### Task item
Find every line in the records below that holds the word "enum" and copy it.

Segment Open

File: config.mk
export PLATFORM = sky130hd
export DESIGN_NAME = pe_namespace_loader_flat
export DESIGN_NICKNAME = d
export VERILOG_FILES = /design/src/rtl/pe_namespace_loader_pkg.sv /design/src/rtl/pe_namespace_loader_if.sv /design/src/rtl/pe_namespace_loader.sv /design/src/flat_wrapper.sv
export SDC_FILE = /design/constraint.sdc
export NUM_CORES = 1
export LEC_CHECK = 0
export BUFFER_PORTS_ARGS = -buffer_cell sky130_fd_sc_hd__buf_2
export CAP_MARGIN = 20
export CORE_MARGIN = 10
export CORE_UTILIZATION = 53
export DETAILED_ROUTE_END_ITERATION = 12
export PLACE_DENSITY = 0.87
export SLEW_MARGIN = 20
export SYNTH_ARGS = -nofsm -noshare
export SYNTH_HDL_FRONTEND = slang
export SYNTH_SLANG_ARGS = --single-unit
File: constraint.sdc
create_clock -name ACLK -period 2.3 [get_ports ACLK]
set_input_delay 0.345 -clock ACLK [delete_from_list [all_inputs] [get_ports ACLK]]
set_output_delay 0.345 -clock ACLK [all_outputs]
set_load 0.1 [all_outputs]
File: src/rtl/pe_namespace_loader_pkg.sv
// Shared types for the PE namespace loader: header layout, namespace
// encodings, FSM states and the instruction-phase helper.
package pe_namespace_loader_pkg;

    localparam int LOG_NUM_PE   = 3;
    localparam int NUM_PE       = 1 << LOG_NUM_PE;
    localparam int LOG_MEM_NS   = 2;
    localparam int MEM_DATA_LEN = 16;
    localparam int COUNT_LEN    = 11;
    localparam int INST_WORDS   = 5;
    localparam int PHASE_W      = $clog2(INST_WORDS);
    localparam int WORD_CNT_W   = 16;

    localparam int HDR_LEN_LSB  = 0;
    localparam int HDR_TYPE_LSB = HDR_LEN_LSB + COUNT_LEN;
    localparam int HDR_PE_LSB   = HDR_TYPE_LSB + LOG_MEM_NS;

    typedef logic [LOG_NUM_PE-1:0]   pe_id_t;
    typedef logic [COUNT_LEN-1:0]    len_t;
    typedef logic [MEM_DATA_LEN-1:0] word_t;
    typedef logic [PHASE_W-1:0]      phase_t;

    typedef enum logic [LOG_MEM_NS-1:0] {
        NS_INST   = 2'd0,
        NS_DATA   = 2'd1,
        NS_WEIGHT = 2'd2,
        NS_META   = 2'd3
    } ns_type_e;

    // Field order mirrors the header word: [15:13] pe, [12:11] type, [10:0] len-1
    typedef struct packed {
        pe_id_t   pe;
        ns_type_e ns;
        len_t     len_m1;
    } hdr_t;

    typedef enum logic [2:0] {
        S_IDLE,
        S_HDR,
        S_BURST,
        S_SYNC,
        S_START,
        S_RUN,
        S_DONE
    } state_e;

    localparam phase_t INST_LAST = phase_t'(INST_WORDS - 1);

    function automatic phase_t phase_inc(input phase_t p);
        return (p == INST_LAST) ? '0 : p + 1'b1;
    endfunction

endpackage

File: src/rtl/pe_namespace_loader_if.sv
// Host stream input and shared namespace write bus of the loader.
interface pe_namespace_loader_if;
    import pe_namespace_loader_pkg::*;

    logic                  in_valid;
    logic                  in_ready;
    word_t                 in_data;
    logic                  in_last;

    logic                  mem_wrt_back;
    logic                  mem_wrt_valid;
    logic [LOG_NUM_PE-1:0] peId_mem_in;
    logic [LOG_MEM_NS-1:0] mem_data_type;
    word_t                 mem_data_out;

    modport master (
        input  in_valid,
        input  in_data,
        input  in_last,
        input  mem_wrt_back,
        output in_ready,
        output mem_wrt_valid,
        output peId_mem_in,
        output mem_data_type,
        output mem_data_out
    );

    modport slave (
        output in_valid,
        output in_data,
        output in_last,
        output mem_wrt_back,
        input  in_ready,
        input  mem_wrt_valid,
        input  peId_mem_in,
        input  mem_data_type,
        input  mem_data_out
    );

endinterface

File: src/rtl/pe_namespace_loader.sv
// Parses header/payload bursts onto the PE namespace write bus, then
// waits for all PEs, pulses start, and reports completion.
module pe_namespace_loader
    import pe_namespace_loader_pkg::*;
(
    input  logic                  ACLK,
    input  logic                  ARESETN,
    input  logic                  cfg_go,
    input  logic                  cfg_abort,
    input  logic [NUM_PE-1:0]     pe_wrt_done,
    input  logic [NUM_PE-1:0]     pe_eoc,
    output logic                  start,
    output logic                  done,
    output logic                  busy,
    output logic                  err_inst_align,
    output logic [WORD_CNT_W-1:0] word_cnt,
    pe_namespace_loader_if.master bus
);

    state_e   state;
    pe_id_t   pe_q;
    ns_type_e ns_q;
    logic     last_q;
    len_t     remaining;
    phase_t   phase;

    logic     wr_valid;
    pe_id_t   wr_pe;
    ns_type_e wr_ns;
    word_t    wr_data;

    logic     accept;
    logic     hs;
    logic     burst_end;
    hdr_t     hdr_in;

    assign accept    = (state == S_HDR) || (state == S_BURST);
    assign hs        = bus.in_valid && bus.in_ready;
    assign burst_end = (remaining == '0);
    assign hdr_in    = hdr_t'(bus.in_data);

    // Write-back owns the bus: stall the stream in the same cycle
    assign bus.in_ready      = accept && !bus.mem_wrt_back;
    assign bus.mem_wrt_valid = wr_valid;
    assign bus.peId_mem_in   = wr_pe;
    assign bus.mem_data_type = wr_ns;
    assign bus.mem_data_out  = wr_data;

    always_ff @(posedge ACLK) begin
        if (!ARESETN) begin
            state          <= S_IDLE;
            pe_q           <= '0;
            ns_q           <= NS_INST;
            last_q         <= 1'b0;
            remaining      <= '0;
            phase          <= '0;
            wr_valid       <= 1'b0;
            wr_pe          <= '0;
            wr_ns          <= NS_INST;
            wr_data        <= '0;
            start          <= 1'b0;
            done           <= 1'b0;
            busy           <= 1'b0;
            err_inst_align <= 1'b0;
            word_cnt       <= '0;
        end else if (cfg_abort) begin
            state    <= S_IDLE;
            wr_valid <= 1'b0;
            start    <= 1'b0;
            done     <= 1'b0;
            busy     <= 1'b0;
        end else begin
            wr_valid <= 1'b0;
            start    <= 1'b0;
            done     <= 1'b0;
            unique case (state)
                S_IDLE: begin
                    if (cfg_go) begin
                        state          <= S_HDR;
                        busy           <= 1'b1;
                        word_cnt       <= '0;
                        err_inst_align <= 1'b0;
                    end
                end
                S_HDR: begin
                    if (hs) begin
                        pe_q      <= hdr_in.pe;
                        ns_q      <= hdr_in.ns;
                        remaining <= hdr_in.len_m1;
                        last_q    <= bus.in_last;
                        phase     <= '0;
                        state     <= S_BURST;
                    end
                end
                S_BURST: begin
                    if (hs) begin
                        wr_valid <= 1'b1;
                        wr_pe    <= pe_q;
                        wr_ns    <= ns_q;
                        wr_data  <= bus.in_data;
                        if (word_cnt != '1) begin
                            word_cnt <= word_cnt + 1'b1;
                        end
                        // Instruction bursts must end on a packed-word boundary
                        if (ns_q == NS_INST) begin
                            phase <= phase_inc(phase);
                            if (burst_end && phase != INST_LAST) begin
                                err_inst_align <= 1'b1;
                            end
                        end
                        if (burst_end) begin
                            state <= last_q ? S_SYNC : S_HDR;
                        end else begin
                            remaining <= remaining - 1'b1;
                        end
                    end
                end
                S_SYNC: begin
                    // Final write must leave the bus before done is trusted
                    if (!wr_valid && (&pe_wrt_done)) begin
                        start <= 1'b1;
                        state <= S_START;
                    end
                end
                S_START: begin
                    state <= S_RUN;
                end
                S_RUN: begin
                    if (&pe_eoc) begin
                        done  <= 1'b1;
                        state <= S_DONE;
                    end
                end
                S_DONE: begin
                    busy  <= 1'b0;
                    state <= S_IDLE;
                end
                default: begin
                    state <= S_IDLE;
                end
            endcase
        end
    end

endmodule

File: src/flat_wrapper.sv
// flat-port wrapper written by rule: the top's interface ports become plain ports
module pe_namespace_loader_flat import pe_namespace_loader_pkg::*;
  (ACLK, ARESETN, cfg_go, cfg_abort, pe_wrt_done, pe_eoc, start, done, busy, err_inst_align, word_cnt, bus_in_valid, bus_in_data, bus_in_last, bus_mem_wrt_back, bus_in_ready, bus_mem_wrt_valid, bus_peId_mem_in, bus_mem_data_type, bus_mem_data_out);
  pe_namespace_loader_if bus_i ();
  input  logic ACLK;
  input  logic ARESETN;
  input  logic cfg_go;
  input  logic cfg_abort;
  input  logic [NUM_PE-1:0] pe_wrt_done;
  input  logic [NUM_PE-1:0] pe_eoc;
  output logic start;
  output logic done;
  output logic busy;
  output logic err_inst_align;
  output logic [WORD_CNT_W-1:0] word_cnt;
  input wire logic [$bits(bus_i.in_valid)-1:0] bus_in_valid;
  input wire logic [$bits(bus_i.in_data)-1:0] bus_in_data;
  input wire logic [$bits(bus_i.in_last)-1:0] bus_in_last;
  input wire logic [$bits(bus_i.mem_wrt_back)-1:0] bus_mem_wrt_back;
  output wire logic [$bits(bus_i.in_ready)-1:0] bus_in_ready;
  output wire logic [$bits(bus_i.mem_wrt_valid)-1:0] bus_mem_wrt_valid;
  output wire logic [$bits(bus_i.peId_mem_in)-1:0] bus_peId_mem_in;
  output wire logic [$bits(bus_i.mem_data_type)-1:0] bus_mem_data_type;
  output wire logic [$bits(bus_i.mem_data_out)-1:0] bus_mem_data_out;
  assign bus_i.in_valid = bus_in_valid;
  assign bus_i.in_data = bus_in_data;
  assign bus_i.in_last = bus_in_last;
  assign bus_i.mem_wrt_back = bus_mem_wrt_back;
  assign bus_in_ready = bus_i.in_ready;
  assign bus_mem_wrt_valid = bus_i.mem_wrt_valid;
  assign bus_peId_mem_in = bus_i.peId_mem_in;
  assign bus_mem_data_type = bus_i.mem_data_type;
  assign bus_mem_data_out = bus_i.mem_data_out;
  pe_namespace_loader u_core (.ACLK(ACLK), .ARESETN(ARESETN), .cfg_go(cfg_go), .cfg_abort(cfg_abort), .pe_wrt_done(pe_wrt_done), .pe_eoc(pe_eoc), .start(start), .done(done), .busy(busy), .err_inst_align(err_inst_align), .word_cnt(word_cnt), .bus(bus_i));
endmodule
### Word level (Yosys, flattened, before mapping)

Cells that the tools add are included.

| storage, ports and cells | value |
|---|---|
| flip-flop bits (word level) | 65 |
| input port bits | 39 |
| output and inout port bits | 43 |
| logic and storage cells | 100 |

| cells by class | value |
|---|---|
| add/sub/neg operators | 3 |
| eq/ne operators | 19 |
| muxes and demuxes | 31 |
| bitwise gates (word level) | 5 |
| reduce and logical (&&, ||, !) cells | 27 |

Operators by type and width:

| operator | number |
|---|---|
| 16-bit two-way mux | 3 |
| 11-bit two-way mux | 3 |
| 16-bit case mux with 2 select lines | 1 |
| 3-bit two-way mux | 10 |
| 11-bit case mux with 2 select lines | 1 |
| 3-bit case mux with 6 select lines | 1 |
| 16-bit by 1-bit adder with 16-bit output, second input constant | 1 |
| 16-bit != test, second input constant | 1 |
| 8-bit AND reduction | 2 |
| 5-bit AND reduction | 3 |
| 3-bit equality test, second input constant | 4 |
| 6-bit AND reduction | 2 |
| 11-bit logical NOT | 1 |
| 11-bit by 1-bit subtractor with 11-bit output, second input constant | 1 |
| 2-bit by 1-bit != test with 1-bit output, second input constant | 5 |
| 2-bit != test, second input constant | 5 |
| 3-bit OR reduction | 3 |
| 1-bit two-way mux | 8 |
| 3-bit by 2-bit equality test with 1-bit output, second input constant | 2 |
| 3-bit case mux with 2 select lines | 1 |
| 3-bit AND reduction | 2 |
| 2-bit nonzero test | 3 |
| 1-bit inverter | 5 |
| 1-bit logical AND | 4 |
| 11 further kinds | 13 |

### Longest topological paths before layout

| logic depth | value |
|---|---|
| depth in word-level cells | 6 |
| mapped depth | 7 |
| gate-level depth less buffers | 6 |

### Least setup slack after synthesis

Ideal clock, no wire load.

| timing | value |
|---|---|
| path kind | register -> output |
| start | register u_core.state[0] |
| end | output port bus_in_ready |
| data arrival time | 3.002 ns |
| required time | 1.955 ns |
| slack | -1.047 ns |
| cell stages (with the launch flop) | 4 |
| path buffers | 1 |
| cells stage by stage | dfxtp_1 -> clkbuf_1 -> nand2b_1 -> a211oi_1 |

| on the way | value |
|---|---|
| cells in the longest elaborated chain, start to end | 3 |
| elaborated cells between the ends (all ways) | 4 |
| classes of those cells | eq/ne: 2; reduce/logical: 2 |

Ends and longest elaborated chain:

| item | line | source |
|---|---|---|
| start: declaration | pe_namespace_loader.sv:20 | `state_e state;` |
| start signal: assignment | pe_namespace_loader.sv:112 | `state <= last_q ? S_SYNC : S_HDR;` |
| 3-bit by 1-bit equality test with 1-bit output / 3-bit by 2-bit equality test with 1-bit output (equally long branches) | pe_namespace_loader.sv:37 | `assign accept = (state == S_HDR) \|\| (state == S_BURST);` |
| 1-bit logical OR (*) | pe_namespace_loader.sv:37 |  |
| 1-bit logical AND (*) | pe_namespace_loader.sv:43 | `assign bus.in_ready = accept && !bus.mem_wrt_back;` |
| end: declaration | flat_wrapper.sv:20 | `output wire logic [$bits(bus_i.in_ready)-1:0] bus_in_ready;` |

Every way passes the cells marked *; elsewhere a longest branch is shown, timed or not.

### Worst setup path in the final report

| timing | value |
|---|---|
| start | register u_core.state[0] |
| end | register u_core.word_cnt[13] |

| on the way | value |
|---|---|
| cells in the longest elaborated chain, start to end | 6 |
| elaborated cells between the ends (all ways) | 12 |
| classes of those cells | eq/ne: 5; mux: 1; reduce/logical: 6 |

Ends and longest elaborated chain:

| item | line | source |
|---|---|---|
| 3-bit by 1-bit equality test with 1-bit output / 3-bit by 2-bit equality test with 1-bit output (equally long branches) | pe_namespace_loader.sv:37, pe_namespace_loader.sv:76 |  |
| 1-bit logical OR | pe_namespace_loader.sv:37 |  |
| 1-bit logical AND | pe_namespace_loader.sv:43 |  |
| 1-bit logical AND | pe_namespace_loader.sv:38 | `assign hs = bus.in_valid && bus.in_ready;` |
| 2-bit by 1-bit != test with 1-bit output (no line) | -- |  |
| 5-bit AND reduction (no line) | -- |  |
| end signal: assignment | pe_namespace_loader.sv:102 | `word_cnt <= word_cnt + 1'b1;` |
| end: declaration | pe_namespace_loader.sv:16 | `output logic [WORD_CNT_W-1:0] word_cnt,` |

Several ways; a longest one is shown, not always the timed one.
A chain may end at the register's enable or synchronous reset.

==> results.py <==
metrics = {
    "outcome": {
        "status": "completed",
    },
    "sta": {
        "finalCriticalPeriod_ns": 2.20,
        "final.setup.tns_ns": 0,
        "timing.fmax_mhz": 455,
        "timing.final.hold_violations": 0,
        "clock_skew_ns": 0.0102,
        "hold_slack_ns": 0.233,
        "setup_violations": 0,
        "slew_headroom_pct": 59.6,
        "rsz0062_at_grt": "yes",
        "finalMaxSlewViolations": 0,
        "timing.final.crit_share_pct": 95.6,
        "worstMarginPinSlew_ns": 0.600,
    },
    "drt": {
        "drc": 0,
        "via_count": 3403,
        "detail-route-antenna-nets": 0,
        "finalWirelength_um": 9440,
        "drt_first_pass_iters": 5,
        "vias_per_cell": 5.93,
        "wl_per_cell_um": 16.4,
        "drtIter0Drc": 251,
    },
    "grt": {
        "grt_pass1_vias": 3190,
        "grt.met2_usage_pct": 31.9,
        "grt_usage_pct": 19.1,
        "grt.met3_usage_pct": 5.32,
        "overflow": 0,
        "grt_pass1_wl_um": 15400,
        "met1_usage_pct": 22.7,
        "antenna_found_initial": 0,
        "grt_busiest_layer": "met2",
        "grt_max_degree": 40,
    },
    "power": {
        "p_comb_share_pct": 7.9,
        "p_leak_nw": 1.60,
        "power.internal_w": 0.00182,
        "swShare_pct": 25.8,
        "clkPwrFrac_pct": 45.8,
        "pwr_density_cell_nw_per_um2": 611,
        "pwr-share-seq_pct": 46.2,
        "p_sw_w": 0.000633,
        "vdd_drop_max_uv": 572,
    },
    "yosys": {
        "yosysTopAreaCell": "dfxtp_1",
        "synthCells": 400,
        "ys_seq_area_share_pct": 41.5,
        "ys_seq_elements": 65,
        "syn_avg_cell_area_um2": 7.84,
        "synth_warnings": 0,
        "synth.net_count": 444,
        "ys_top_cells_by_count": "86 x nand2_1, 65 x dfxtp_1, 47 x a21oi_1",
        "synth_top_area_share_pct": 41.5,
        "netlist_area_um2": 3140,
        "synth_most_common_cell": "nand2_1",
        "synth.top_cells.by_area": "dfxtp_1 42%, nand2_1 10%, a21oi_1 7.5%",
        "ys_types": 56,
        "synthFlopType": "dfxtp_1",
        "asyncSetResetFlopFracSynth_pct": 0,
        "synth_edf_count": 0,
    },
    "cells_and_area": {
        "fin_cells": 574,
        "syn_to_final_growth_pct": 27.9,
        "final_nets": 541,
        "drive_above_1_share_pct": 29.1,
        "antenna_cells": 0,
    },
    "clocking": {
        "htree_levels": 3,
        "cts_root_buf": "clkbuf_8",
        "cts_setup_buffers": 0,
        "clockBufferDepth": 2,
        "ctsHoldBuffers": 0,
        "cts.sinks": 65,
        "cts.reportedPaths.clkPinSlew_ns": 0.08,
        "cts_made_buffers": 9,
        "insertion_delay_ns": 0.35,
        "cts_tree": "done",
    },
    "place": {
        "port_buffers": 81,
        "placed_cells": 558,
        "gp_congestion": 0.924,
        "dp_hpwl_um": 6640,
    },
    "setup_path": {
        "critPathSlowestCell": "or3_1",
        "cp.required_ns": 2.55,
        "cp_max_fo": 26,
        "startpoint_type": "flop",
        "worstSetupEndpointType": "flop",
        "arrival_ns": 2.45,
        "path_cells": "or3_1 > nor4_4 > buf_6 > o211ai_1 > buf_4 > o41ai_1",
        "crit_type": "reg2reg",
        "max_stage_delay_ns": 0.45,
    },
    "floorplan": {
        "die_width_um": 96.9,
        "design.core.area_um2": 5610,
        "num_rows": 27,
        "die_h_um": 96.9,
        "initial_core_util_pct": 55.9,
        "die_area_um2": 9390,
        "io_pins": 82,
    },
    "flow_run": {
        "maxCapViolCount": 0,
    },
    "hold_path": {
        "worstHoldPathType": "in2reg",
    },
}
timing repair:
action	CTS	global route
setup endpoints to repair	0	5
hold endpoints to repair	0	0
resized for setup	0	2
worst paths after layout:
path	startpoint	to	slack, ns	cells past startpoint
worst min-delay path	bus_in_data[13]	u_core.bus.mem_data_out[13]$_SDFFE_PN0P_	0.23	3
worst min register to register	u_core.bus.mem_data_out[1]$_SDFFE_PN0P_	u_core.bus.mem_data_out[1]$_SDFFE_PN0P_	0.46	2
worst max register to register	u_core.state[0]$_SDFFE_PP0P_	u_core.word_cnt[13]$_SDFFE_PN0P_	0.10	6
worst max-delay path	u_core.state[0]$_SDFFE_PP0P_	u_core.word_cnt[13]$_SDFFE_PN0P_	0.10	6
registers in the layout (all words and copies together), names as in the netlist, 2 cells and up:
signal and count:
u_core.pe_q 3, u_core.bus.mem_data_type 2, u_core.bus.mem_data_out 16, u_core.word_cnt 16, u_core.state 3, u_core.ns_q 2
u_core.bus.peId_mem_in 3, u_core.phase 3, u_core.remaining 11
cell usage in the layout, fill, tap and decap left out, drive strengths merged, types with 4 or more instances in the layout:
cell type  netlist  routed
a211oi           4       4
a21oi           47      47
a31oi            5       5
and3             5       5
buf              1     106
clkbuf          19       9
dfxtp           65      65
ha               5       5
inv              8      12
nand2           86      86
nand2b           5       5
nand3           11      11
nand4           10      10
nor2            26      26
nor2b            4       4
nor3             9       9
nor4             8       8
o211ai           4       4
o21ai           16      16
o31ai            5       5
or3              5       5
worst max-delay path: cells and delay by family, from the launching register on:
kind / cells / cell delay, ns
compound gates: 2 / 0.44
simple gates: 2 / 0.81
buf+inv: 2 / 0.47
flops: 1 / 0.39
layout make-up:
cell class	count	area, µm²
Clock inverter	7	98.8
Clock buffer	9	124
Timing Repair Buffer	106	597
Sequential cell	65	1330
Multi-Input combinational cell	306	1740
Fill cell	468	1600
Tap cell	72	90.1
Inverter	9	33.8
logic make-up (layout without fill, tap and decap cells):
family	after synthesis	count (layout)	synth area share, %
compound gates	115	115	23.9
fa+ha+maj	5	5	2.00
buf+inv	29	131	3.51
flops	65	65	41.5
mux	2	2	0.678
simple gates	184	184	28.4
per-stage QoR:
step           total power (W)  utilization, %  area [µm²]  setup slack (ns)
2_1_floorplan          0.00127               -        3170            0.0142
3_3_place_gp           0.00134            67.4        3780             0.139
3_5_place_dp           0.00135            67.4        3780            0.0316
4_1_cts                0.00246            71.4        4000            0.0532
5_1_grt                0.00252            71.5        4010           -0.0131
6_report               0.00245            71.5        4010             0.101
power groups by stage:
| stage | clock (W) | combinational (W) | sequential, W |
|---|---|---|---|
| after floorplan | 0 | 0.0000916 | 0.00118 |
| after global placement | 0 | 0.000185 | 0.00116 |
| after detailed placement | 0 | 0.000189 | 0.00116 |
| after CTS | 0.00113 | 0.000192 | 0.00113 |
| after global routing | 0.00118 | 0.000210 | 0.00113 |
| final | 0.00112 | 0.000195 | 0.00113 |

Segment Closed

### Reply to the task
    typedef enum logic [LOG_MEM_NS-1:0] {
    typedef enum logic [2:0] {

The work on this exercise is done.